What does shaming look like?

Here are some examples.

The put-down: “You’re a naughty boy!”, “You’re acting like a spoiled brat!”, “You’re so selfish!”, “Don’t be a crybaby!”.

Moralizing: “Good boys don’t act that way,” “You’ve been a bad girl.”

The age-based expectation: “Grow up!”, “Stop acting like a baby!”, “Big boys don’t cry,” act your age.

The gender-based expectation: “Toughen-up!”, “Don’t be a sissy!”, “Act like a lady.”

The competency-based expectation: “You’re hopeless!”, “You’ll never amount to anything”, “We don’t expect much from you”

The comparison: “Why can’t you be more like so-and-so?”, “None of the other children are acting like you are.”

That doesn’t mean that we don’t correct our children.  We can show them that what they’ve done is wrong or even show them the consequences of their actions without shaming them.

Psychologist Dr. Kelly Flanagan, tells us that “Guilt is the sense that I’ve done something wrong, and I need to go out and correct it, while shame is the sense that I am something wrong, and I need to hide it.”

So, if we aren’t supposed to provoke our children to anger or exasperate them, what are we supposed to do? Let’s go back to the scripture Ephesians 6:4 Fathers, do not provoke your children to anger by the way you treat them. Rather, bring them up with the discipline and instruction that comes from the Lord.

So instead of provoking them, we need to bring them up with the discipline of the Lord and instruct them but what does that mean?

For some folks, it goes back to “Spare the rod and spoil the child,” and that is using discipline as a verb, but in this case, it is a noun. The word that is used in the original language literally meant calling attention to something or a mild rebuke or warning, which goes along with the definition from dictionary.com where it is spelled out this way: dis·ci·pline [dis-uh-plin] 1. training to act in accordance with rules.

So this means that parents are to be the first line of instruction in God’s word for their children. That’s why Solomon reminds us in Proverbs 22:6 Direct your children onto the right path, and when they are older, they will not leave it.

And Pastor Deborah did a great job with this three weeks ago.

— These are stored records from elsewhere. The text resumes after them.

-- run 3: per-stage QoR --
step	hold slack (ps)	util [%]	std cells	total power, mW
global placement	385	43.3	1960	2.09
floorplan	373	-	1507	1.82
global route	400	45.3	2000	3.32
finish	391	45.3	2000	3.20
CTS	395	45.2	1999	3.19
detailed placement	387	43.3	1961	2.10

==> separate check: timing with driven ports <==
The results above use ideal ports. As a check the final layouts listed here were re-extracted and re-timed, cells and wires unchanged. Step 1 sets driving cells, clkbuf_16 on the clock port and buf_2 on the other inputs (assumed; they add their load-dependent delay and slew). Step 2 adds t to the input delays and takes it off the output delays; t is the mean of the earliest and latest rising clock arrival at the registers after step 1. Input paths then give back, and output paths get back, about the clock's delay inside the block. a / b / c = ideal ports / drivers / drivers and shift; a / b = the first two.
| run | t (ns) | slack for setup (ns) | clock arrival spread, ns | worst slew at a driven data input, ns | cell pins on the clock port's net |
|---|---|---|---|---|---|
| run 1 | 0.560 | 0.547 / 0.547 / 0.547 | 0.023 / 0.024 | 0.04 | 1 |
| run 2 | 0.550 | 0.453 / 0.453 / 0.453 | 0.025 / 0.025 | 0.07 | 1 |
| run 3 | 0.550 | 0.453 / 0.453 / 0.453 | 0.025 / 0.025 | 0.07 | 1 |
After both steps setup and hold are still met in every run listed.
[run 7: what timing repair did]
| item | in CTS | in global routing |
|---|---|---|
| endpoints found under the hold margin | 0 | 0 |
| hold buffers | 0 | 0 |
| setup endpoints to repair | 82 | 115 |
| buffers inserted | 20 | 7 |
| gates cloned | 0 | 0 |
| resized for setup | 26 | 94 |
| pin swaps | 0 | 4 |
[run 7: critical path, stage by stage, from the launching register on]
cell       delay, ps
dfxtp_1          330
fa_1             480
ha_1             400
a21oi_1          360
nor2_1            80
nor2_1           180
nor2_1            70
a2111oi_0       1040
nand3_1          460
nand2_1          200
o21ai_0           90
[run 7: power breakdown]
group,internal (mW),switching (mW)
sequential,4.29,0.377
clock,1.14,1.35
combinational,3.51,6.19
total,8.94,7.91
Background: an optimization exercise with open tools, aiming at small area. Do not read the settings as production practice. At most, simulation tests tie the RTL to the original design; equivalence was not proved. No activity file was given, so power comes from the tool's default toggle rates.

==> inputs of job 4130 <==
// cpu_top
module cpu_top (
    input  logic       clk_i,
    input  logic       reset,
    input  logic [7:0] instr_i,
    input  logic       data_or_reg_i,   
    input  logic [4:0] address_i,
    input  logic [1:0] byte_sel_i,
    output logic [7:0] value_o
);
clock: 10.0 ns
lec_check: 0
cap_margin: 20
cell_pad_in_sites_detail_placement: 0
cell_pad_in_sites_global_placement: 0
core_margin: 2
core_utilization: 40
gpl_routability_driven: 1
place_density: 0.55
slew_margin: 20
standard.sh (not shown) runs the stock make flow with config.mk's settings and CLKGATE_MAP_FILE= SYNTH_SCRIPT=/design/flow/synth_recipe.tcl, a recipe that flattens the netlist after the stock synthesis.
==> flow/flow/run.sh <==
#!/bin/bash
# Layout flow: the standard ORFS flow, with two changes to how the layout is made:
#  - synthesis maps logic with an area-oriented ABC script (flow/abc_area.script)
#    instead of ORFS's delay-oriented one; everything else in synthesis is unchanged,
#    so the registers, their names and cell types are those of the standard synthesis;
#  - clock tree synthesis clusters more sinks per buffer and inserts no dummy loads.
set -euo pipefail
WD=$(pwd)
rm -rf "$WD/scripts_custom"
cp -r "$FLOW_HOME/scripts" "$WD/scripts_custom"
cp "$WD/flow/abc_area.script" "$WD/scripts_custom/abc_speed.script"
CTS="-sink_clustering_enable -repair_clock_nets -sink_clustering_size 20 -sink_clustering_max_diameter 80 -buf_list {sky130_fd_sc_hd__clkbuf_8 sky130_fd_sc_hd__clkbuf_16} -dont_use_dummy_load"
bash "$WD/standard.sh" "SCRIPTS_DIR=$WD/scripts_custom" "CTS_ARGS=$CTS" finish > "$WD/flow_make.log" 2>&1
==> flow/flow/abc_area.script <==
&get -n
&st
&syn2
&dch -f
&nf -R 1000 -p -F 8 -C 32
&put
topo
==> job 5093 (differences from job 4130) <==
--- a/flow/design.v
+++ b/flow/design.v
@@ -118,38 +118,82 @@
     assign x_s  = !x_k && (x_p == 5'd0);
     assign x_rd = x_r ? x_y[6:2] : x_p;    
     logic        wb_we, wb_ld;
     logic [4:0]  wb_rd;
     logic [31:0] wb_alu;
     logic [31:0] regs [32];    
-    logic [31:1] rvalid;
     logic [31:0] dmem [32];
-    logic [31:0] dvalid;
+    function automatic logic [31:0] or3_groups(input logic [31:0] sel, input logic [31:0][31:0] dat);
+        logic [31:0] acc, g;
+        acc = 32'd0;
+        for (int j = 0; j < 11; j++) begin
+            g = 32'd0;
+            for (int i = 3 * j; i < 3 * j + 3 && i < 32; i++) g = g | ({32{sel[i]}} & dat[i]);
+            acc = acc | g;
+        end
+        or3_groups = acc;
+    endfunction
+    function automatic logic [31:0] rd_sel(input logic [4:0] a, input logic fwd, input logic en);
+        rd_sel[0] = fwd;
+        for (int k = 1; k < 32; k++) rd_sel[k] = en && !fwd && a == 5'(k);
+    endfunction
+    logic [31:0][31:0] regs_fwd, regs_p, dmem_p;
+    always_comb begin
+        regs_fwd[0] = wb_alu;
+        regs_p[0]   = 32'd0;
+        for (int k = 1; k < 32; k++) begin
+            regs_fwd[k] = regs[k];
+            regs_p[k]   = regs[k];
+        end
+        for (int k = 0; k < 32; k++) dmem_p[k] = dmem[k];
+    end
+    function automatic logic [31:0] add32(input logic [31:0] a, input logic [31:0] b, input logic cin);
+        logic [31:0] g0, p0, gf, gx;
+        logic [31:0] gl [6];
+        logic [31:0] pl [6];
+        g0 = a & b;
+        p0 = a ^ b;
+        gl[0] = g0;
+        pl[0] = p0;
+        gl[0][0] = g0[0] | (p0[0] & cin);
+        for (int l = 1; l <= 5; l++) begin
+            gl[l] = gl[l-1];
+            pl[l] = pl[l-1];
+            for (int i = 0; i < 32; i++) begin
+                if (((i + 1) % (1 << l)) == 0) begin
+                    gl[l][i] = gl[l-1][i] | (pl[l-1][i] & gl[l-1][i - (1 << (l-1))]);
+                    pl[l][i] = pl[l-1][i] & pl[l-1][i - (1 << (l-1))];
+                end
+            end
+        end
+        gf = gl[5];
+        for (int l = 4; l >= 1; l--) begin
+            for (int i = 0; i < 32; i++) begin
+                if (((i + 1) % (1 << l)) == (1 << (l-1)) && i >= (1 << l))
+                    gf[i] = gf[i] | (pl[l-1][i] & gf[i - (1 << (l-1))]);
+            end
+        end
+        gx = gf;
+        for (int i = 2; i < 32; i += 2) gx[i] = g0[i] | (p0[i] & gf[i-1]);
+        add32 = p0 ^ {gx[30:0], cin};
+    endfunction
     logic        fwd_a, fwd_b;
-    logic [31:0] op_a, rs2_val, op_b, imm, result;
+    logic [31:0] op_a, rs2_val, op_b, imm, result, sum;
+    logic        alu_sub;
     always_comb begin
         fwd_a = wb_we && (wb_rd == x_a);
         fwd_b = wb_we && (wb_rd == x_q);
-        op_a    = fwd_a ? wb_alu : 32'd0;
-        rs2_val = fwd_b ? wb_alu : 32'd0;
-        for (int k = 1; k < 32; k++) begin
-            op_a    = op_a    | ({32{!fwd_a && rvalid[k] && x_a == 5'(k)}} & regs[k]);
-            rs2_val = rs2_val | ({32{!fwd_b && rvalid[k] && x_q == 5'(k)}} & regs[k]);
-        end
+        op_a    = or3_groups(rd_sel(x_a, fwd_a, 1'b1), regs_fwd);
+        rs2_val = or3_groups(rd_sel(x_q, fwd_b, !clr), regs_fwd);   
         imm  = {{20{x_y[11]}}, x_y};
         op_b = x_r ? rs2_val : imm;
-        if (x_r) begin
-            case (x_y[1:0])
-                2'd1:    result = op_a - op_b;
-                2'd2:    result = op_a | op_b;
-                2'd3:    result = op_a & op_b;
-                default: result = op_a + op_b;
-            endcase
-        end else begin
-            result = op_a + op_b;
-        end
+        alu_sub = x_r && (x_y[1:0] == 2'd1);
+        sum     = add32(op_a, op_b ^ {32{alu_sub}}, alu_sub);
+        if (x_r && x_y[1:0] == 2'd2)      result = op_a | op_b;
+        else if (x_r && x_y[1:0] == 2'd3) result = op_a & op_b;
+        else                              result = sum;
     end
     logic x_sw;
     assign x_sw = run && x_s;
     always_ff @(posedge clk_i or posedge reset) begin
         if (reset) begin
             wb_we <= 1'b0;
@@ -159,57 +203,42 @@
     end
     always_ff @(posedge clk_i) begin
         wb_ld  <= x_k && !x_r;
         wb_rd  <= x_rd;
         wb_alu <= result;
     end
+    logic clr;
+    always_ff @(posedge clk_i or posedge reset) begin
+        if (reset) clr <= 1'b1;
+        else       clr <= 1'b0;
+    end
     logic [4:0] st_addr;
     assign st_addr = result[6:2];
     always_ff @(posedge clk_i) begin
         for (int k = 0; k < 32; k++) begin
-            if (x_sw && st_addr == 5'(k)) dmem[k] <= rs2_val;
-        end
-    end
-    always_ff @(posedge clk_i or posedge reset) begin
-        if (reset) begin
-            dvalid <= '0;
-        end else begin
-            for (int k = 0; k < 32; k++) begin
-                if (x_sw && st_addr == 5'(k)) dvalid[k] <= 1'b1;
-            end
+            if (clr || (x_sw && st_addr == 5'(k))) dmem[k] <= rs2_val;
         end
     end
     logic [4:0]  ld_addr;
     logic [31:0] wb_data;
+    logic [31:0] ld_sel;
     assign ld_addr = wb_alu[6:2];
     always_comb begin
-        wb_data = wb_ld ? 32'd0 : wb_alu;
+        for (int k = 0; k < 32; k++) ld_sel[k] = !clr && wb_ld && ld_addr == 5'(k);
+        wb_data = or3_groups(ld_sel, dmem_p) | ((wb_ld || clr) ? 32'd0 : wb_alu);
+    end
+    always_ff @(posedge clk_i) begin
+        for (int k = 1; k < 32; k++) begin
+            if (clr || (wb_we && wb_rd == 5'(k))) regs[k] <= wb_data;
+        end
+    end
+    logic [31:0] ro_word;
+    logic [31:0] ro_dsel, ro_rsel;
+    always_comb begin
         for (int k = 0; k < 32; k++) begin
-            wb_data = wb_data | ({32{wb_ld && dvalid[k] && ld_addr == 5'(k)}} & dmem[k]);
-        end
-    end
-    always_ff @(posedge clk_i) begin
-        for (int k = 1; k < 32; k++) begin
-            if (wb_we && wb_rd == 5'(k)) regs[k] <= wb_data;
-        end
-    end
-    always_ff @(posedge clk_i or posedge reset) begin
-        if (reset) begin
-            rvalid <= '0;
-        end else begin
-            for (int k = 1; k < 32; k++) begin
-                if (wb_we && wb_rd == 5'(k)) rvalid[k] <= 1'b1;
-            end
-        end
-    end
-    logic [31:0] ro_word;
-    always_comb begin
-        ro_word = 32'd0;
-        for (int k = 0; k < 32; k++) begin
-            ro_word = ro_word | ({32{!data_or_reg_i && dvalid[k] && address_i == 5'(k)}} & dmem[k]);
-        end
-        for (int k = 1; k < 32; k++) begin
-            ro_word = ro_word | ({32{data_or_reg_i && rvalid[k] && address_i == 5'(k)}} & regs[k]);
-        end
+            ro_dsel[k] = !clr && !data_or_reg_i && address_i == 5'(k);
+            ro_rsel[k] = (k != 0) && !clr && data_or_reg_i && address_i == 5'(k);
+        end
+        ro_word = or3_groups(ro_dsel, dmem_p) | or3_groups(ro_rsel, regs_p);
     end
     assign value_o = ro_word[{byte_sel_i, 3'b000} +: 8];
 endmodule
==> flow/flow/run.sh (replaced) <==
#!/bin/bash
# Layout flow: the standard ORFS flow (standard.sh), with these changes to how
# the layout is made:
#  - synthesis maps logic with an area-oriented ABC script (flow/abc_area.script)
#    instead of ORFS's delay-oriented one; everything else in synthesis is unchanged,
#    so the registers, their names and cell types are those of the standard synthesis;
#  - clock tree synthesis clusters more sinks per buffer and inserts no dummy loads;
#  - after global routing, non-critical cells are downsized (RECOVER_POWER);
#  - antenna repair aims 20% below the antenna ratio limits;
#  - the port buffers are buf_2 cells rather than the delay cells ORFS picks by default.
set -euo pipefail
WD=$(pwd)
rm -rf "$WD/scripts_custom"
cp -r "$FLOW_HOME/scripts" "$WD/scripts_custom"
cp "$WD/flow/abc_area.script" "$WD/scripts_custom/abc_speed.script"
sed -i 's/repair_antennas -iterations \$::env(MAX_REPAIR_ANTENNAS_ITER_GRT)/repair_antennas -iterations $::env(MAX_REPAIR_ANTENNAS_ITER_GRT) -ratio_margin 20/' "$WD/scripts_custom/global_route.tcl"
grep -q "ratio_margin 20" "$WD/scripts_custom/global_route.tcl"
CTS="-sink_clustering_enable -repair_clock_nets -sink_clustering_size 20 -sink_clustering_max_diameter 80 -buf_list {sky130_fd_sc_hd__clkbuf_8 sky130_fd_sc_hd__clkbuf_16} -dont_use_dummy_load"
bash "$WD/standard.sh" "SCRIPTS_DIR=$WD/scripts_custom" "CTS_ARGS=$CTS" "RECOVER_POWER=100" "BUFFER_PORTS_ARGS=-buffer_cell sky130_fd_sc_hd__buf_2" finish > "$WD/flow_make.log" 2>&1
==> flow/flow/abc_area.script (replaced) <==
&get -n
&st
&dch -f
&nf -R 50 -p -F 8 -C 32
&put
topo
Settings changed: SETUP_SLACK_MARGIN set to 0.2.
==> notes.md <==
quantity                                                                                                  job 5093                         job 4130
Leakage                                                                                                    46.8 nW                          49.5 nW
Start point of the critical path                                                                               clr                     address_i[1]
Mux contribution to synthesized area                                                                        0.0203                          0.00270
Setup-violating endpoint count in the final report                                                               0                                3
Count of non-CTS inverters in the layout                                                                        63                              144
Die width                                                                                                   559 um                           571 um
Fmax                                                                                                     0.102 GHz                       0.0985 GHz
Share of total power in the clock network                                                                    0.260                            0.305
Resize count post-CTS                                                                                            1                                0
Worst clock skew on the final layout                                                                      0.142 ns                         0.138 ns
Fillcell total                                                                                               26537                            28044
Destination of the worst register-to-register timing path                                               wb_alu[31]                      dmem[27][4]
Status                                                                                    finished with violations         finished with violations
Violated checks                                                    max-capacitance violations, max-slew violations             negative setup slack
Fraction of standard cell area that is sequential                                                            0.675                            0.642
Setup Crit Path Kind                                                                   flip-flop to primary output  primary input to primary output
Core area                                                                                             306000 sq um                     320000 sq um
Worst slack at placement                                                                                  0.756 ns                         0.368 ns
Worst slew margin                                                                                            -1.41                           0.0799
Part of the total power dissipated in combinational logic                                                    0.124                            0.085
Clock latency on the worst-skew pair                                                                       0.94 ns                          0.99 ns
Sequential cell count                                                                                         3605                             3667
Number of antenna violations at the first check in global routing                                               44                              100
Power density cells                                                                                    233 nW/um^2                      204 nW/um^2
Final critical-path required period                                                                        9.83 ns                         10.15 ns
DP Area                                                                                               133000 sq um                     141000 sq um
No functional check of the RTL was part of job 4130.

port drivers added, routing unchanged:
The flow's constraints put no driver on any port. The routed layouts listed below were extracted and timed again, unchanged, in two steps.
Step 1 assumes that a clkbuf_16 drives the clock port and a buf_2 every other input.
Step 2 also shifts input and output timing later by t, the mid clock arrival at the registers, as if the neighbouring blocks saw the same clock.
a / b / c = no drivers / after step 1 / after step 2; a / b = the first two.
run	shift t [ns]	slack for setup (ns)	hold slack, ns	worst setup path after step 2
job 4130	1.027	-0.152 / -0.272 / -0.272	0.273 / 0.273 / 0.273	input to output
job 5093	0.972	0.173 / 0.071 / 0.413	0.269 / 0.269 / 0.269	register to register
The setup slack of job 4130, which loses most, moves by -0.120 ns with the drivers and by -0.120 ns with both steps.
From an optimization exercise on the open Yosys and OpenROAD flow, aimed at small area; shortcuts taken in it are not production practice. Only simulation tests tie the RTL to the original design; equivalence was not proved. Power is estimated from default activity; no workload was simulated.

### flow/config.mk
export PLATFORM = sky130hd
export DESIGN_NAME = exe_top
export DESIGN_NICKNAME = exe_top
export VERILOG_FILES = /design/flow/design.v
export SDC_FILE = /design/flow/constraint.sdc
export NUM_CORES = 4
export LEC_CHECK = 0
export ABC_AREA = 1
export ABC_CLOCK_PERIOD_IN_PS = 1500
export CAP_MARGIN = 20
export CORE_MARGIN = 2
export CORE_UTILIZATION = 45
export GPL_TIMING_DRIVEN = 0
export SETUP_SLACK_MARGIN = 0.1
export SLEW_MARGIN = 20
### flow/constraint.sdc
create_clock -name core_clock -period 5.0 [get_ports {clk_i}]
set_input_delay 1.0000 -clock core_clock [delete_from_list [all_inputs] [get_ports {clk_i}]]
set_output_delay 1.0000 -clock core_clock [all_outputs]
set_load 0.01 [all_outputs]
This design comes from an exercise in tuning for small area and a short achievable clock period on the open sky130 flow, not from production work. Function was checked by simulation only, so behaviour that the tests miss may differ from the original. Power and IR drop assume default switching activity.

Setup of the baseline:
// coproc_top
module coproc_top (
  input  logic                CLOCK_50,
  input  logic                hps_fpga_reset_n,
  input  logic [word_w-1:0]   in_readdata,
  input  logic                in_waitrequest,
  output logic                in_read,
  output logic [word_w-1:0]   out_writedata,
  output logic                out_write,
  input  logic                out_waitrequest,
  input  logic [2:0]          reset_req,
  output logic                cold_reset,
  output logic                warm_reset,
  output logic                debug_reset,
  output logic [uptime_w-1:0] status_count,
  output logic [led_w-1:0]    ledr
);
  logic [uptime_w-1:0] uptime_q;    
  mult_pipe #(
    .stages (mult_stages)
  ) mult_inst (
    .CLOCK_50         (CLOCK_50),
    .hps_fpga_reset_n (hps_fpga_reset_n),
    .in_readdata      (in_readdata),
    .in_waitrequest   (in_waitrequest),
    .in_read          (in_read),
    .out_writedata    (out_writedata),
    .out_write        (out_write),
    .out_waitrequest  (out_waitrequest)
  );
  reset_req_fsm #(
    .pulse_ext (cold_pulse_ext)
  ) cold_req_inst (
    .CLOCK_50         (CLOCK_50),
    .hps_fpga_reset_n (hps_fpga_reset_n),
    .req              (reset_req[0]),
    .pulse            (cold_reset)
  );
  reset_req_fsm #(
    .pulse_ext (warm_pulse_ext)
  ) warm_req_inst (
    .CLOCK_50         (CLOCK_50),
    .hps_fpga_reset_n (hps_fpga_reset_n),
    .req              (reset_req[1]),
    .pulse            (warm_reset)
  );
  reset_req_fsm #(
    .pulse_ext (debug_pulse_ext)
  ) debug_req_inst (
  ...
Size: about 1000 cells after synthesis, roughly 200 flip-flops, about 0.013 mm2 of cells after synthesis.
clock: 6.8 ns
lec_check: 0
cap_margin: 20
core_margin: 2
core_utilization: 65
cts_cluster_diameter: 150
cts_cluster_size: 30
setup_slack_margin: 3.7
slew_margin: 20
synth_hierarchical: 1
standard.sh (not shown) runs the stock make flow with config.mk's settings and CLKGATE_MAP_FILE= SYNTH_SCRIPT=/design/flow/synth_recipe.tcl, a recipe that flattens the netlist after the stock synthesis.
==> flow/flow/run.sh <==
#!/bin/bash
# Layout flow: the standard ORFS flow, with the port buffers that the
# placement step inserts made from sky130_fd_sc_hd__buf_1, which the timing
# repair may then resize, instead of the delay-cell buffer the resizer picks.
set -euo pipefail
bash standard.sh "BUFFER_PORTS_ARGS=-buffer_cell sky130_fd_sc_hd__buf_1" finish > orfs_make.log 2>&1
The baseline: full flow OK, the timing, DRC and antenna checks passed
Relative to the baseline, the following input files were edited for the candidate:
# the baseline
export LEC_CHECK = 0
export CAP_MARGIN = 20
export CORE_MARGIN = 2
export CORE_UTILIZATION = 65
export CTS_CLUSTER_DIAMETER = 150
export CTS_CLUSTER_SIZE = 30
export SETUP_SLACK_MARGIN = 3.7
export SLEW_MARGIN = 20
export SYNTH_HIERARCHICAL = 1
create_clock -name core_clock -period 6.8 [get_ports {CLOCK_50}]
# the candidate
export LEC_CHECK = 0
export CAP_MARGIN = 20
export CORE_MARGIN = 2
export CORE_UTILIZATION = 60
export CTS_CLUSTER_DIAMETER = 150
export CTS_CLUSTER_SIZE = 30
export GPL_ROUTABILITY_DRIVEN = 0
export SETUP_SLACK_MARGIN = 3.7
export SLEW_MARGIN = 20
export SYNTH_HIERARCHICAL = 1
export TNS_END_PERCENT = 5
create_clock -name core_clock -period 6.8 [get_ports {CLOCK_50}]
==> run summary <==
- Compared the baseline against the candidate; number of buffers added by the clock tree synthesis step within noise.
- Taking the baseline as the reference, in the candidate part of the cycle the worst path needs has increased; internal power went down by 0.15 mW; worst hold-check slack neither gained nor lost much; final area saw a decrease.
- Against the baseline, the candidate reports a area added between synthesis and finish that is lower.
- Diff the baseline..the candidate | depth of the critical timing path with buffers and inverters included | unchanged
- The candidate vs the baseline, cell type of the slowest stage on the worst timing path: sky130_fd_sc_hd__buf_2 vs sky130_fd_sc_hd__buf_4
- Of the two values seen for highest-utilization routing layer at the global route stage, met1 was produced by the candidate and met2 by the baseline.
- Static leakage power, the baseline and the candidate: higher on the baseline
- Note that the maximum number of pins on one net before global-route repair recorded for the candidate amounts to 0.843 times the value seen in the baseline.
- Comparing the baseline and the candidate, the higher global-route usage over all layers was measured on the baseline.
- Going from the baseline to the candidate, the routing usage on met1 was found to have gone down by 2.6 points.

re-timing with driven ports:
The flow's constraints put no driver on any port. The routed layouts listed below were extracted and timed again, unchanged, in two steps. Step 1 assumes that a clkbuf_16 drives the clock port and a buf_2 every other input. Step 2 moves the port delays by t, midway between the first and last clock arrival at a register: inputs arrive t later, outputs are due t later. That takes back most of the time a late clock gives input paths. Three values: ideal ports, drivers, drivers and shift; two values: the first two.
run	shift t [ns]	setup WS [ns]	latest minus earliest clock arrival (ns)
the baseline	0.516	3.719 / 3.696 / 3.692	0.019 / 0.019
the candidate	0.520	3.708 / 3.689 / 3.491	0.019 / 0.019
After both steps every run listed still meets setup and hold. The setup slack of the candidate, which loses most, moves by -0.019 ns with the drivers and by -0.217 ns with both steps.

If you missed it, you can find it online. 

Two things to finish up I’ve said it before, and it bears repeating again and again. 1) If you have children who are grown up and you have never had any real problems with them, and they are serving God, then I would suggest that instead of patting yourself on the back you would be far better to get down on your knees and thank God, because as my daddy used to say “I would expect it is more good luck then good management.”

He also said, “There’s only 18 inches between a pat on the back and a kick in the pants.” But that’s a different story.

And 2) is just as important. If your kids haven’t turned out the way you think they should have and if you feel a little disappointed and even a mite embarrassed sometimes, then I have a deep and profound thought for you, write it down and carry it in your wallet, engrave it on your mind cause here it is, “Always remember that God has trouble with his kids too.”